Investigating an exploitative job market.

Every year, competition to secure internships at Australia’s top companies runs high. Given the limited opportunities that exist for paid internships, out of desperation, many students choose to undertake their internship unpaid. 

But are unpaid internships lawful? According to the Fair Work Ombudsman, unpaid internships are only lawful if they are vocational placements that enhance students’ studies by helping them gain industry experience. Universities often approve students to complete unpaid work experience at a company, hospital, school or other place of work, for which the university will pay for the student’s insurance. In this case, unpaid internships are lawful, regardless of whether an employment relationship exists. 

By comparison, unpaid internships are illegal. For instance, if a student is working at an accounting firm for three days a week, preparing tax returns and company financials, and the firm charges its clients for the work performed, the student should be paid. 

The same goes for unpaid trials. They’re lawful only if they are designed to demonstrate the person’s skills relevant for the position, such as one unpaid “test” shift before hiring. Somebody who is undertaking an unpaid trial must also be under the direct supervision of another employee for the duration of the trial. 

Despite these Fair Work regulations, there are many employers out there who are guilty of exploiting fresh graduates through unpaid trials. For some students, these trials go on for much longer than one shift. This is especially so for international students who aren’t sure of their rights.
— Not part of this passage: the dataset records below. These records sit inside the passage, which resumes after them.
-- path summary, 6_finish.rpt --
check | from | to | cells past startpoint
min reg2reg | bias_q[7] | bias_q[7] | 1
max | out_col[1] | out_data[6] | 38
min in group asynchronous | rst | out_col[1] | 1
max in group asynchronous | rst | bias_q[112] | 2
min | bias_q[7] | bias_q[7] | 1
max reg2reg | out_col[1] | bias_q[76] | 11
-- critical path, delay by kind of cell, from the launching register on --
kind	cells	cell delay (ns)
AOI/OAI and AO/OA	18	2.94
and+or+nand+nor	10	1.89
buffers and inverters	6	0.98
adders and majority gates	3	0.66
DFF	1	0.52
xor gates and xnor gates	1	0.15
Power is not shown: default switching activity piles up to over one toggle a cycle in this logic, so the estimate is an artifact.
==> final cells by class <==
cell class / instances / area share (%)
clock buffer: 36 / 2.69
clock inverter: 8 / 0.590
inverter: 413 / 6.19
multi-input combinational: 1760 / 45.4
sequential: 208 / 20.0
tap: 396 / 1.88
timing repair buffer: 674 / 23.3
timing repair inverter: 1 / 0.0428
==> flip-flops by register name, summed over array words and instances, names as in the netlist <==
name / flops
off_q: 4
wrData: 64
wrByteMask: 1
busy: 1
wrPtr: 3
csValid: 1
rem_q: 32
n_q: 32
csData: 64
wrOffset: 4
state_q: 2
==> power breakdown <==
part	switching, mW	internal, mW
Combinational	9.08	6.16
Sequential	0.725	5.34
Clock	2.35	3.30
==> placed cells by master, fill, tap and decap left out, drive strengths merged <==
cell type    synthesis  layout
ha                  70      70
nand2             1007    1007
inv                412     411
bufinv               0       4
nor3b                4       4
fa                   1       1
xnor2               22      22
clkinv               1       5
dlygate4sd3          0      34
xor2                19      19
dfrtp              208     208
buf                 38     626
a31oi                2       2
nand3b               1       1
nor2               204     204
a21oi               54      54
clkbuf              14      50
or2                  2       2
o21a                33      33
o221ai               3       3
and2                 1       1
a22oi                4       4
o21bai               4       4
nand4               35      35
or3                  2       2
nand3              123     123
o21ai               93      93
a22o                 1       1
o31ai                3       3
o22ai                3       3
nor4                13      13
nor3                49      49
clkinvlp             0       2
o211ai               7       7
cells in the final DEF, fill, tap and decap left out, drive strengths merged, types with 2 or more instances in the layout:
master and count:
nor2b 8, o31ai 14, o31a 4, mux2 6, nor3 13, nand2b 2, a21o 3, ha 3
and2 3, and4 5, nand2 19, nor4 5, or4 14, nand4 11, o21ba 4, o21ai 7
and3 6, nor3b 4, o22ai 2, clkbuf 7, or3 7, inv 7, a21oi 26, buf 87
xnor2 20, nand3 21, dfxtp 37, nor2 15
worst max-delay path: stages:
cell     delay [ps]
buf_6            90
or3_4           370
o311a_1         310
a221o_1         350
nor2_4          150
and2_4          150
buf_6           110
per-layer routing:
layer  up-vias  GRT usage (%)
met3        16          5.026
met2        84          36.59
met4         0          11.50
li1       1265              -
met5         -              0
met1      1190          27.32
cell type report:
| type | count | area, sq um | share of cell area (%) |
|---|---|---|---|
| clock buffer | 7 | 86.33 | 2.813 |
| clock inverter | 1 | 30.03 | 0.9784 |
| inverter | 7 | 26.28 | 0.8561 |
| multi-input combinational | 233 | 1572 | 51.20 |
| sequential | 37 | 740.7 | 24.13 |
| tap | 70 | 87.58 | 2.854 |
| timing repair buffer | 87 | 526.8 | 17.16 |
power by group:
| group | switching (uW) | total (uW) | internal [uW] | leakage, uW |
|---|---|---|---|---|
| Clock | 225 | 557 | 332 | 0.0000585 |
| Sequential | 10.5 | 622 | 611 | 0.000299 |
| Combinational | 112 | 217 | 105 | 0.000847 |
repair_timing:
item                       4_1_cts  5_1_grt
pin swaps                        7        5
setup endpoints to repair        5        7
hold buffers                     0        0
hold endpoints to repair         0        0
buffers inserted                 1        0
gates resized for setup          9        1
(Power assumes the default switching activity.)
Sometimes the unpaid trials can go on for 3 months, or even 6 months. 

For example, Sheila* applied for a Marketing and Administration Assistant position at a company. The manager initially told her that since she had just graduated and had no experience, they would give her an initial three-month unpaid trial, which would serve as her probation period. If she performed well, she would then be taken on as a paid employee, and receive an annual salary of $40,000 per year. 
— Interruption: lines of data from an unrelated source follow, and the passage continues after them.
[src/rtl/popcnt_seq.sv]
// popcnt_seq: iterative population counter.
//
// Counts the ones in a WIDTH-bit mask, CHUNK bits per clock. The same block
// produces clz (fed the leading-zero mask), ctz (fed the reversed mask) and
// cpop (fed the operand itself). Latency is fixed at NCHUNK edges from
// accept to OutValid, whatever the data.
//
// Handshake: a transfer happens on a rising clk edge where valid and ready
// are both 1. The input side transfers when InValid & InReady, and the
// output side transfers when OutValid & OutReady. While OutValid is 1 and
// OutReady is 0, Count holds its value. InValid is ignored while InReady is 0.
//
// Ports
//   clk        clock
//   reset      synchronous, active-high reset
//   Flush      abort the operation in progress and discard its result
//   InValid    A is valid (start request)
//   InReady    block can accept an operand (IDLE)
//   A          mask to count, sampled only at the accepting edge
//   OutValid   Count is valid (DONE)
//   OutReady   consumer takes Count
//   Count      number of ones in the accepted A (registered)
//   dbg_state  current FSM state, for checkers and waveform debug
module popcnt_seq #(
    parameter int WIDTH = 64,
    parameter int CHUNK = 8,
    localparam int NCHUNK = WIDTH / CHUNK,
    localparam int CW = $clog2(WIDTH + 1),
    localparam int IW = (NCHUNK > 1) ? $clog2(NCHUNK) : 1
) (
    input  logic             clk,
    input  logic             reset,
    input  logic             Flush,
    input  logic             InValid,
    output logic             InReady,
    input  logic [WIDTH-1:0] A,
    output logic             OutValid,
    input  logic             OutReady,
    output logic [CW-1:0]    Count,
    output logic [1:0]       dbg_state
);

    generate
        if (WIDTH % CHUNK != 0) begin : g_bad_chunk
            $error("popcnt_seq: WIDTH must be a multiple of CHUNK");
        end
    endgenerate

    typedef enum logic [1:0] {
        IDLE  = 2'd0,
        COUNT = 2'd1,
        DONE  = 2'd2
    } state_t;

    state_t           state;
    state_t           state_next;
    logic [WIDTH-1:0] shreg;
    logic [CW-1:0]    acc;
    logic [IW-1:0]    idx;
    logic [CW-1:0]    chunk_ones;
    logic             accept;
    logic             last_chunk;

    // Ones in the chunk currently at the bottom of the shift register.
    always_comb begin
        chunk_ones = '0;
        for (int i = 0; i < CHUNK; i++) begin
            chunk_ones = chunk_ones + CW'(shreg[i]);
        end
    end

    assign accept     = (state == IDLE) && InValid;
    assign last_chunk = (idx == IW'(NCHUNK - 1));

    // Next-state logic. Flush overrides every handshake, including an
    // accept in IDLE.
    always_comb begin
        state_next = state;
        if (Flush) begin
            state_next = IDLE;
        end else begin
            case (state)
                IDLE:    if (InValid) state_next = COUNT;
                COUNT:   if (last_chunk) state_next = DONE;
                DONE:    if (OutReady) state_next = IDLE;
                default: state_next = IDLE;
            endcase
        end
    end

    always_ff @(posedge clk) begin
        if (reset) begin
            state <= IDLE;
            shreg <= '0;
            acc   <= '0;
            idx   <= '0;
        end else begin
            state <= state_next;
            if (Flush) begin
                shreg <= '0;
                acc   <= '0;
                idx   <= '0;
            end else if (accept) begin
                shreg <= A;
                acc   <= '0;
                idx   <= '0;
            end else if (state == COUNT) begin
                // The accumulator is CW bits wide and never exceeds WIDTH.
                acc   <= acc + chunk_ones;
                shreg <= shreg >> CHUNK;
                idx   <= idx + IW'(1);
            end
        end
    end

    assign InReady   = (state == IDLE);
    assign OutValid  = (state == DONE);
    assign Count     = acc;
    assign dbg_state = state;

endmodule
For the duration of her unpaid trial, Sheila did her best by performing various administration, social media, marketing, and search engine optimisation tasks. However, towards the end of the three months, the manager told Sheila that her performance did not meet expectations, and she was fired with no pay and no reference. Sheila was blindsided; she thought her performance had been diligent and up to standard. It was only after talking to a friend and consulting the Fair Work website that Sheila realised she might have just been cheap labour to the company, and that the manager would do this again to another unsuspecting student.

After Sheila realised that she should have been paid, she contacted the company again. The manager initially offered to pay her through an ABN by naming her as a contractor. However, by engaging in an unpaid trial that should have been paid, Sheila established that she had an employment relationship with the company. She decided to fight for her rights by seeking help from the Fair Work Commission, after which she was paid the lawful amount. Thus, an individual should understand that unpaid trials or being classified as a contractor is illegal. 

Another sly tactic used by many unscrupulous employers is attempting to hide or remove all evidence of the employee working at the company, when an employee confronts them for payment. For example, after working unpaid for a company for several months, Bob* approached his employer. However, the employer denied that he had worked at the company, pretended not to know him, and blocked his mobile number. Bob is still waiting on payment until this day.

All unpaid trials that last more than just a shift are illegal. Be sure to consult the Fair Work Ombudsman’s guidelines, or check with your university’s career services to find out what your rights are.